テニスコートを縦横無尽に駆け回るアグレッシブなプレーヤーにとって、シューズ選びは生命線です。特にハードな切り返しや激しいフットワークを武器にするなら、一度は耳にするのがヨネックス エクリプションシリーズではないでしょうか。
スタン・ワウリンカやキャスパー・ルードといったトッププロが信頼を寄せるこの一足。実際にコートで使い倒して分かった、スペック表だけでは見えてこない「真の履き心地」と「使いこなしのコツ」を徹底解説します。
履いた瞬間に感じる「剛性」と「安心感」
ヨネックス エクリプションに足を通したとき、まず驚くのはその圧倒的なホールド感です。一般的な軽量モデルとは一線を画す、まるで足全体がガッチリとした装甲に守られているような感覚があります。
その秘密は、ヨネックス独自の「パワークッションプラス」。生卵を落としても割れずに跳ね返るという驚異の衝撃吸収材が、激しい踏み込みをサポートしてくれます。実際にハードコートで時速20km近いサイドステップから急停止してみましたが、足首が外側に流れる気配が一切ありません。この「止まれる」という安心感が、次のステップへの一歩を確実なものにしてくれます。
リアルな体験談:慣らし期間とサイズ選びの注意点
ただし、このヨネックス エクリプションには少し「癖」もあります。購入を検討しているなら、以下のリアルな体験談を参考にしてください。

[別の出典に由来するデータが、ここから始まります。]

===== src/rtl/rbas_pkg.sv =====
`timescale 1ns / 1ps
// ----------------------------------------------------------------------------
// rbas_pkg
// Shared types, constants and helpers for the rigid body step unit.
// ----------------------------------------------------------------------------
package rbas_pkg;

    localparam int MAX_BODIES = 8;
    localparam int IDX_W      = (MAX_BODIES > 1) ? $clog2(MAX_BODIES) : 1;
    localparam int CNT_W      = $clog2(MAX_BODIES + 1);

    localparam int ID_W      = 16;
    localparam int Q_W       = 32;
    localparam int H_W       = 31;
    localparam int FLAG_W    = 3;
    localparam int KIND_W    = 2;
    localparam int PAIR_W    = 6;
    localparam int CFG_IDX_W = 2;
    localparam int S_DATA_W  = 304;
    localparam int M_DATA_W  = 232;

    localparam int FLAG_STATIC = 0;
    localparam int FLAG_GRAV   = 1;
    localparam int FLAG_TRIG   = 2;

    typedef logic signed [Q_W-1:0] q_t;

    typedef struct packed {
        logic [ID_W-1:0]        id;
        logic [2:0][Q_W-1:0]    pos;
        logic [2:0][Q_W-1:0]    vel;
        logic [2:0][H_W-1:0]    half;
        logic [FLAG_W-1:0]      flags;
    } body_t;

    typedef enum logic [KIND_W-1:0] {
        IN_LOAD  = 2'd0,
        IN_STEP  = 2'd1,
        IN_CLEAR = 2'd2
    } in_kind_t;

    typedef enum logic [KIND_W-1:0] {
        RK_COLL  = 2'd0,
        RK_TRIG  = 2'd1,
        RK_STATE = 2'd2,
        RK_DONE  = 2'd3
    } res_kind_t;

    typedef enum logic [CFG_IDX_W-1:0] {
        CFG_TIME_STEP = 2'd0,
        CFG_GRAV_X    = 2'd1,
        CFG_GRAV_Y    = 2'd2,
        CFG_GRAV_Z    = 2'd3
    } cfg_idx_t;

    typedef enum logic [3:0] {
        OP_NONE, OP_LOAD, OP_READ, OP_GET, OP_MUL, OP_SHF, OP_ACC, OP_WB,
        OP_DIFF, OP_TEST, OP_EVENT, OP_PEN, OP_CORR, OP_STATE, OP_DONE
    } op_t;

    typedef struct packed {
        op_t             op;
        logic [IDX_W-1:0] addr_a;
        logic [IDX_W-1:0] addr_b;
        logic [1:0]       axis;
        logic             to_pos;
    } cmd_t;

    typedef struct packed {
        logic static_a;
        logic grav_a;
        logic overlap;
        logic out_free;
    } sts_t;

    function automatic q_t sat_q(input logic signed [63:0] x);
        if (x > 64'sd2147483647) begin
            return 32'sh7fffffff;
        end else if (x < -64'sd2147483648) begin
            return 32'sh80000000;
        end else begin
            return x[Q_W-1:0];
        end
    endfunction

endpackage


===== src/rtl/rbas_ctrl.sv =====
`timescale 1ns / 1ps
// ----------------------------------------------------------------------------
// rbas_ctrl
// Sequencer: loads, integration walk, pair walk, state dump and done item.
// ----------------------------------------------------------------------------
module rbas_ctrl (
    input  logic                      aclk,
    input  logic                      aresetn,
    input  logic                      s_tvalid,
    output logic                      s_tready,
    input  logic [rbas_pkg::KIND_W-1:0] s_tuser,
    input  rbas_pkg::sts_t            sts,
    output rbas_pkg::cmd_t            cmd
);
    import rbas_pkg::*;

    typedef enum logic [3:0] {
        S_IDLE, S_INT_RD, S_INT_GET, S_INT_MUL, S_INT_SHF, S_INT_ACC, S_INT_WB,
        S_PR_RD, S_PR_DIFF, S_PR_TEST, S_PR_EVENT, S_PR_PEN, S_PR_CORR,
        S_ST_RD, S_ST_OUT, S_DONE
    } state_t;

    state_t           state_reg, state_next;
    logic [CNT_W-1:0] count_reg, count_next;
    logic [CNT_W-1:0] i_reg, i_next;
    logic [CNT_W-1:0] j_reg, j_next;
    logic [1:0]       axis_reg, axis_next;
    logic             to_pos_reg, to_pos_next;
    logic [CNT_W-1:0] i_inc, i_inc2, j_inc;

    assign s_tready = (state_reg == S_IDLE);
    assign i_inc    = i_reg + CNT_W'(1);
    assign i_inc2   = i_reg + CNT_W'(2);
    assign j_inc    = j_reg + CNT_W'(1);

    always_comb begin
        state_next  = state_reg;
        count_next  = count_reg;
        i_next      = i_reg;
        j_next      = j_reg;
        axis_next   = axis_reg;
        to_pos_next = to_pos_reg;
        cmd.op      = OP_NONE;
        cmd.addr_a  = i_reg[IDX_W-1:0];
        cmd.addr_b  = j_reg[IDX_W-1:0];
        cmd.axis    = axis_reg;
        cmd.to_pos  = to_pos_reg;
        unique case (state_reg)
            S_IDLE: begin
                if (s_tvalid) begin
                    unique case (s_tuser)
                        IN_LOAD: begin
                            if (count_reg < CNT_W'(MAX_BODIES)) begin
                                cmd.op     = OP_LOAD;
                                cmd.addr_a = count_reg[IDX_W-1:0];
                                count_next = count_reg + CNT_W'(1);
                            end
                        end
                        IN_STEP: begin
                            i_next = '0;
                            if (count_reg == '0) begin
                                state_next = S_DONE;
                            end else begin
                                state_next = S_INT_RD;
                            end
                        end
                        IN_CLEAR: count_next = '0;
                        default: ;
                    endcase
                end
            end
            S_INT_RD: begin
                cmd.op     = OP_READ;
                state_next = S_INT_GET;
            end
            S_INT_GET, S_INT_WB: begin
                if (state_reg == S_INT_GET) begin
                    cmd.op = OP_GET;
                end else begin
                    cmd.op = OP_WB;
                end
                if (state_reg == S_INT_GET && !sts.static_a) begin
                    axis_next   = 2'd0;
                    to_pos_next = !sts.grav_a;
                    state_next  = S_INT_MUL;
                end else if (i_inc != count_reg) begin
                    i_next     = i_inc;
                    state_next = S_INT_RD;
                end else if (count_reg < CNT_W'(2)) begin
                    i_next     = '0;
                    state_next = S_ST_RD;
                end else begin
                    i_next     = '0;
                    j_next     = CNT_W'(1);
                    state_next = S_PR_RD;
                end
            end
            S_INT_MUL: begin
                cmd.op     = OP_MUL;
                state_next = S_INT_SHF;
            end
            S_INT_SHF: begin
                cmd.op     = OP_SHF;
                state_next = S_INT_ACC;
            end
            S_INT_ACC: begin
                cmd.op = OP_ACC;
                if (axis_reg != 2'd2) begin
                    axis_next  = axis_reg + 2'd1;
                    state_next = S_INT_MUL;
                end else if (!to_pos_reg) begin
                    axis_next   = 2'd0;
                    to_pos_next = 1'b1;
                    state_next  = S_INT_MUL;
                end else begin
                    state_next = S_INT_WB;
                end
            end
            S_PR_RD: begin
                cmd.op     = OP_READ;
                state_next = S_PR_DIFF;
            end
            S_PR_DIFF: begin
                cmd.op     = OP_DIFF;
                state_next = S_PR_TEST;
            end
            S_PR_TEST: begin
                cmd.op     = OP_TEST;
                state_next = S_PR_EVENT;
            end
            S_PR_EVENT, S_PR_CORR: begin
                if (state_reg == S_PR_EVENT && sts.overlap) begin
                    if (sts.out_free) begin
                        cmd.op     = OP_EVENT;
                        state_next = S_PR_PEN;
                    end
                end else begin
                    if (state_reg == S_PR_CORR) begin
                        cmd.op = OP_CORR;
                    end
                    if (j_inc != count_reg) begin
                        j_next     = j_inc;
                        state_next = S_PR_RD;
                    end else if (i_inc2 == count_reg) begin
                        i_next     = '0;
                        state_next = S_ST_RD;
                    end else begin
                        i_next     = i_inc;
                        j_next     = i_inc2;
                        state_next = S_PR_RD;
                    end
                end
            end
            S_PR_PEN: begin
                cmd.op     = OP_PEN;
                state_next = S_PR_CORR;
            end
            S_ST_RD: begin
                cmd.op     = OP_READ;
                state_next = S_ST_OUT;
            end
            S_ST_OUT: begin
                if (sts.out_free) begin
                    cmd.op = OP_STATE;
                    if (i_inc == count_reg) begin
                        state_next = S_DONE;
                    end else begin
                        i_next     = i_inc;
                        state_next = S_ST_RD;
                    end
                end
            end
            S_DONE: begin
                if (sts.out_free) begin
                    cmd.op     = OP_DONE;
                    state_next = S_IDLE;
                end
            end
            default: state_next = S_IDLE;
        endcase
    end

    always_ff @(posedge aclk) begin
        if (!aresetn) begin
            state_reg  <= S_IDLE;
            count_reg  <= '0;
            i_reg      <= '0;
            j_reg      <= '0;
            axis_reg   <= '0;
            to_pos_reg <= 1'b0;
        end else begin
            state_reg  <= state_next;
            count_reg  <= count_next;
            i_reg      <= i_next;
            j_reg      <= j_next;
            axis_reg   <= axis_next;
            to_pos_reg <= to_pos_next;
        end
    end

`ifndef SYNTH
    a_count_bound: assert property (@(posedge aclk) disable iff (!aresetn)
        count_reg <= CNT_W'(MAX_BODIES))
        else $error("body count above table size");

    a_pair_order: assert property (@(posedge aclk) disable iff (!aresetn)
        (state_reg == S_PR_RD || state_reg == S_PR_DIFF || state_reg == S_PR_TEST)
        |-> (j_reg > i_reg && j_reg < count_reg))
        else $error("pair indices out of order");

    a_emit_free: assert property (@(posedge aclk) disable iff (!aresetn)
        (cmd.op == OP_EVENT || cmd.op == OP_STATE || cmd.op == OP_DONE)
        |-> sts.out_free)
        else $error("result issued while output register busy");

    a_step_ends: assert property (@(posedge aclk) disable iff (!aresetn)
        (state_reg == S_DONE && sts.out_free) |=> (state_reg == S_IDLE))
        else $error("done item did not end the step");
`endif

endmodule


===== config.mk =====
export PLATFORM = sky130hd
export DESIGN_NAME = rbas_ctrl
export DESIGN_NICKNAME = d
export VERILOG_FILES = /design/src/rtl/rbas_pkg.sv /design/src/rtl/rbas_ctrl.sv
export SDC_FILE = /design/constraint.sdc
export NUM_CORES = 1
export LEC_CHECK = 0
export BUFFER_PORTS_ARGS = -buffer_cell sky130_fd_sc_hd__buf_2
export CAP_MARGIN = 20
export CELL_PAD_IN_SITES_DETAIL_PLACEMENT = 1
export CELL_PAD_IN_SITES_GLOBAL_PLACEMENT = 2
export CORE_MARGIN = 1
export CORE_UTILIZATION = 34
export DETAILED_ROUTE_END_ITERATION = 8
export GPL_TIMING_DRIVEN = 0
export PLACE_DENSITY = 0.77
export SYNTH_ARGS = -nofsm -noshare
export SYNTH_HDL_FRONTEND = slang
export SYNTH_SLANG_ARGS = --single-unit

===== constraint.sdc =====
create_clock -name aclk -period 2.7 [get_ports aclk]
set_input_delay 0 -clock aclk [delete_from_list [all_inputs] [get_ports aclk]]
set_output_delay 0 -clock aclk [all_outputs]
set_load 0.05 [all_outputs]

- 「硬さ」との付き合い方新品の状態では、アッパーの「デュラブルスキン」がかなり頑丈に作られているため、最初は少し硬く感じるはずです。私も最初の2〜3練習は足の甲に少し圧迫感がありました。しかし、合計5時間を超えたあたりから劇的に足に馴染み始め、最高のフィット感へと変わりました。「最初は少し我慢が必要な、育てがいのあるシューズ」と言えるでしょう。
- 重量に対する誤解手に持つと、軽量を売りにしているヨネックス ソニケージなどと比較して少し重みを感じます。しかし、いざコートで走ってみると、その重さが「遠心力」や「安定した接地」に変換されるため、不思議と足が重いとは感じません。むしろ、重さがあるからこそ、滑り込み(スライディング)が安定するのです。
- サイズ選びは慎重にヨネックス エクリプションはややタイトな設計です。普段のサイズで「ジャストすぎる」と感じる方は、厚手のスポーツソックスを履くことを考慮して、0.5cmアップするか、4Eのワイドモデルを選択することをおすすめします。
他のモデルと何が違うのか?
多くのプレーヤーが迷うヨネックス フュージョンレブとの比較についても触れておきます。ヨネックス フュージョンレブが「足を包み込む柔らかさ」を重視しているのに対し、ヨネックス エクリプションはどこまでも「パワーと安定」に振り切っています。
ベースラインから強烈なショットを打ち込むストローカーや、一歩の踏み込みに全体重を乗せるプレーヤーにとって、ヨネックス エクリプションがもたらす反発力は大きな武器になります。
結論:エクリプションを選ぶべき人は?
ヨネックス エクリプションは、決して万人向けの「楽なシューズ」ではありません。しかし、以下のような方にはこれ以上ない最高のパートナーになります。
- 激しい切り返しで足首のぐらつきが気になる方
- ハードコートでの練習頻度が高く、耐久性を重視する方
- 踏み込んだパワーをそのままショットに伝えたい競技志向の方
ヨネックス エクリプションを履きこなした先にあるのは、どれだけ動いても足が守られているという絶対的な信頼感です。怪我の不安を消し去り、プレーの質を一段階引き上げたいなら、この重厚な「鎧」をぜひ試してみてください。